(Saved entries)
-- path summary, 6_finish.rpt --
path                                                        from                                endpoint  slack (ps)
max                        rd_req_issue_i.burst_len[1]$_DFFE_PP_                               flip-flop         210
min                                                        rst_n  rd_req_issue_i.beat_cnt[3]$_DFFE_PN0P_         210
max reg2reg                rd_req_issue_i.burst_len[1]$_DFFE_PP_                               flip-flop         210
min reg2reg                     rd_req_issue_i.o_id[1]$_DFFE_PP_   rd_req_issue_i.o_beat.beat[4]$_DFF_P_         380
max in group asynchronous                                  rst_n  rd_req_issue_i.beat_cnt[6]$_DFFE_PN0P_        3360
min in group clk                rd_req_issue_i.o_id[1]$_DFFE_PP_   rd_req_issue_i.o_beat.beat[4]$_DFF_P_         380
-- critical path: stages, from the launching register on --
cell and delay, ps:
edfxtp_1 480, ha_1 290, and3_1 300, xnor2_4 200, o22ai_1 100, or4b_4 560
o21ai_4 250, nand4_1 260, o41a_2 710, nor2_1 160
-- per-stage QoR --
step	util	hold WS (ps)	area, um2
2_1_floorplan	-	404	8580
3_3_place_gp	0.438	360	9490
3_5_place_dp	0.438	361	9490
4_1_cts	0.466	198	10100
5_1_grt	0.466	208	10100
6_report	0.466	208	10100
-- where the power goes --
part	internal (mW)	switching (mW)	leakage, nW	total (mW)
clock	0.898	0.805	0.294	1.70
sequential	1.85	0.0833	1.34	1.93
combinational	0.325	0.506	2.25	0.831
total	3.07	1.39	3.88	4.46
[src/mem_stage_settings.svh]
// RV32 only; the opcode values are instruction bits 6:2 and the size codes are funct3 bits 1:0.
`ifndef MEM_STAGE_SETTINGS_SVH
`define MEM_STAGE_SETTINGS_SVH

// Data and address width.
`define XLEN 32

// Major opcodes, instruction bits 6:2.
`define OP_LOAD   5'b00000
`define OP_STORE  5'b01000
`define OP_SYSTEM 5'b11100

// Trap cause codes.
`define CAUSE_ILLEGAL     4'd2
`define CAUSE_LOAD_ALIGN  4'd4
`define CAUSE_STORE_ALIGN 4'd6

// Access sizes, funct3 bits 1:0.
`define SIZE_BYTE 2'b00
`define SIZE_HALF 2'b01
`define SIZE_WORD 2'b10

`endif

[src/mem_stage_pkg.sv]
// Both views assume the standard 32-bit RISC-V I-type layout; compressed encodings are not decoded.
package mem_stage_pkg;

    // Load and store view of the instruction word.
    typedef struct packed {
        logic [16:0] upper;
        logic        is_unsigned;
        logic [1:0]  size;
        logic [4:0]  rd;
        logic [4:0]  opcode;
        logic [1:0]  quadrant;
    } mem_view_t;

    // CSR instruction view of the same word.
    typedef struct packed {
        logic [11:0] csr_addr;
        logic [4:0]  rs1_imm;
        logic        imm_flag;
        logic [1:0]  csr_op;
        logic [4:0]  rd;
        logic [4:0]  opcode;
        logic [1:0]  quadrant;
    } csr_view_t;

    // CSR operation codes, funct3 bits 1:0.
    typedef enum logic [1:0] {
        CSR_NONE  = 2'b00,
        CSR_WRITE = 2'b01,
        CSR_SET   = 2'b10,
        CSR_CLEAR = 2'b11
    } csr_op_t;

    // One instruction word, decoded as memory or CSR access.
    typedef union packed {
        mem_view_t mem;
        csr_view_t csr;
    } insn_t;

endpackage

[src/csr_access.sv]
// The CSR file must answer csr_rdata, csr_exists and csr_rdonly combinationally from csr_addr.
`timescale 1ns/100ps
`include "mem_stage_settings.svh"

module csr_access (
    input  logic                 clk,
    input  logic                 rst,
    input  logic                 issue,
    input  mem_stage_pkg::insn_t d_insn,
    input  logic [`XLEN-1:0]     d_rs1_val,
    input  logic [`XLEN-1:0]     csr_rdata,
    input  logic                 csr_exists,
    input  logic                 csr_rdonly,
    output logic [11:0]          csr_addr,
    output logic [`XLEN-1:0]     csr_wdata,
    output logic                 csr_we,
    output logic                 csr_active,
    output logic [`XLEN-1:0]     csr_result,
    output logic                 csr_trap
);
    logic             is_csr;
    logic             wants_write;
    logic             illegal;
    logic [`XLEN-1:0] mask;

    // funct3 of zero is ECALL, EBREAK and friends, not a CSR access.
    assign is_csr = d_insn.csr.opcode == `OP_SYSTEM
        && d_insn.csr.csr_op != mem_stage_pkg::CSR_NONE;

    assign mask = d_insn.csr.imm_flag ? {{(`XLEN-5){1'b0}}, d_insn.csr.rs1_imm} : d_rs1_val;

    // Set and clear with a zero rs1 field only read.
    assign wants_write = d_insn.csr.csr_op == mem_stage_pkg::CSR_WRITE
        || d_insn.csr.rs1_imm != 5'd0;
    assign illegal = !csr_exists || (wants_write && csr_rdonly);

    always_comb begin
        case (d_insn.csr.csr_op)
            mem_stage_pkg::CSR_WRITE: csr_wdata = mask;
            mem_stage_pkg::CSR_SET:   csr_wdata = csr_rdata | mask;
            mem_stage_pkg::CSR_CLEAR: csr_wdata = csr_rdata & ~mask;
            default:                  csr_wdata = csr_rdata;
        endcase
    end

    assign csr_addr = d_insn.csr.csr_addr;
    assign csr_we   = issue && is_csr && wants_write && !illegal;

    always_ff @(posedge clk) begin
        if (rst) begin
            csr_active <= 1'b0;
            csr_trap   <= 1'b0;
        end else begin
            csr_active <= issue && is_csr;
            csr_trap   <= issue && is_csr && illegal;
        end
    end

    // Old value, returned to rd.
    always_ff @(posedge clk) begin
        if (issue && is_csr) begin
            csr_result <= csr_rdata;
        end
    end

    a_we_issue: assert property (@(posedge clk) disable iff (rst)
        csr_we |-> issue ##1 (csr_active && !csr_trap))
        else $error("csr_access: CSR write without a legal issued access");

endmodule

[src/lsu_access.sv]
// One outstanding request; the bus must hold dbus_rdata valid in the cycle dbus_ready is high.
`timescale 1ns/100ps
`include "mem_stage_settings.svh"

module lsu_access (
    input  logic                 clk,
    input  logic                 rst,
    input  logic                 issue,
    input  mem_stage_pkg::insn_t d_insn,
    input  logic [`XLEN-1:0]     d_rs1_val,
    input  logic [`XLEN-1:0]     d_rs2_val,
    input  logic                 dbus_ready,
    input  logic [`XLEN-1:0]     dbus_rdata,
    output logic [`XLEN-1:2]     dbus_addr,
    output logic                 dbus_re,
    output logic [3:0]           dbus_we,
    output logic [`XLEN-1:0]     dbus_wdata,
    output logic                 lsu_active,
    output logic                 lsu_busy,
    output logic [`XLEN-1:0]     lsu_rdata,
    output logic                 lsu_trap,
    output logic [3:0]           lsu_cause
);
    logic             is_load;
    logic             is_store;
    logic             is_mem;
    logic             misaligned;
    logic [3:0]       lane_en;
    logic [`XLEN-1:0] lane_data;
    logic [1:0]       size_q;
    logic             unsigned_q;
    logic [1:0]       offset_q;
    logic [7:0]       byte_sel;
    logic [15:0]      half_sel;

    assign is_load  = d_insn.mem.opcode == `OP_LOAD;
    assign is_store = d_insn.mem.opcode == `OP_STORE;
    assign is_mem   = issue && (is_load || is_store);

    // Alignment, byte lanes and replicated store data.
    always_comb begin
        case (d_insn.mem.size)
            `SIZE_BYTE: begin
                misaligned = 1'b0;
                lane_en    = 4'b0001 << d_rs1_val[1:0];
                lane_data  = {4{d_rs2_val[7:0]}};
            end
            `SIZE_HALF: begin
                misaligned = d_rs1_val[0];
                lane_en    = d_rs1_val[1] ? 4'b1100 : 4'b0011;
                lane_data  = {2{d_rs2_val[15:0]}};
            end
            `SIZE_WORD: begin
                misaligned = d_rs1_val[1:0] != 2'b00;
                lane_en    = 4'b1111;
                lane_data  = d_rs2_val;
            end
            default: begin
                // Size code 3 has no RV32 access, so it never reaches the bus.
                misaligned = 1'b1;
                lane_en    = 4'b0000;
                lane_data  = d_rs2_val;
            end
        endcase
    end

    always_ff @(posedge clk) begin
        if (rst) begin
            dbus_re  <= 1'b0;
            dbus_we  <= 4'b0000;
            lsu_trap <= 1'b0;
        end else begin
            lsu_trap <= is_mem && misaligned;
            if (is_mem && !misaligned) begin
                dbus_re <= is_load;
                dbus_we <= is_store ? lane_en : 4'b0000;
            end else if (dbus_ready) begin
                dbus_re <= 1'b0;
                dbus_we <= 4'b0000;
            end
        end
    end

    // Request payload and lane bookkeeping.
    always_ff @(posedge clk) begin
        if (is_mem) begin
            dbus_addr  <= d_rs1_val[`XLEN-1:2];
            dbus_wdata <= lane_data;
            size_q     <= d_insn.mem.size;
            unsigned_q <= d_insn.mem.is_unsigned;
            offset_q   <= d_rs1_val[1:0];
            lsu_cause  <= is_store ? `CAUSE_STORE_ALIGN : `CAUSE_LOAD_ALIGN;
        end
    end

    assign lsu_active = dbus_re || (dbus_we != 4'b0000);
    assign lsu_busy   = lsu_active && !dbus_ready;

    // Pick the addressed lane and extend it.
    always_comb begin
        byte_sel = dbus_rdata[{offset_q, 3'b000} +: 8];
        half_sel = offset_q[1] ? dbus_rdata[31:16] : dbus_rdata[15:0];
        case (size_q)
            `SIZE_BYTE: lsu_rdata = {{(`XLEN-8){!unsigned_q && byte_sel[7]}}, byte_sel};
            `SIZE_HALF: lsu_rdata = {{(`XLEN-16){!unsigned_q && half_sel[15]}}, half_sel};
            default:    lsu_rdata = dbus_rdata;
        endcase
    end

    a_req_stable: assert property (@(posedge clk) disable iff (rst)
        lsu_busy |=> $stable(dbus_addr) && $stable(dbus_re) && $stable(dbus_we)
            && $stable(dbus_wdata))
        else $error("lsu_access: request changed before dbus_ready");

    a_re_we_excl: assert property (@(posedge clk) disable iff (rst)
        !(dbus_re && dbus_we != 4'b0000))
        else $error("lsu_access: read and write requested together");

endmodule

### Work required
Where in the entries does the word "flop" occur? Copy out each line that has it.

### Your solution
max                        rd_req_issue_i.burst_len[1]$_DFFE_PP_                               flip-flop         210
max reg2reg                rd_req_issue_i.burst_len[1]$_DFFE_PP_                               flip-flop         210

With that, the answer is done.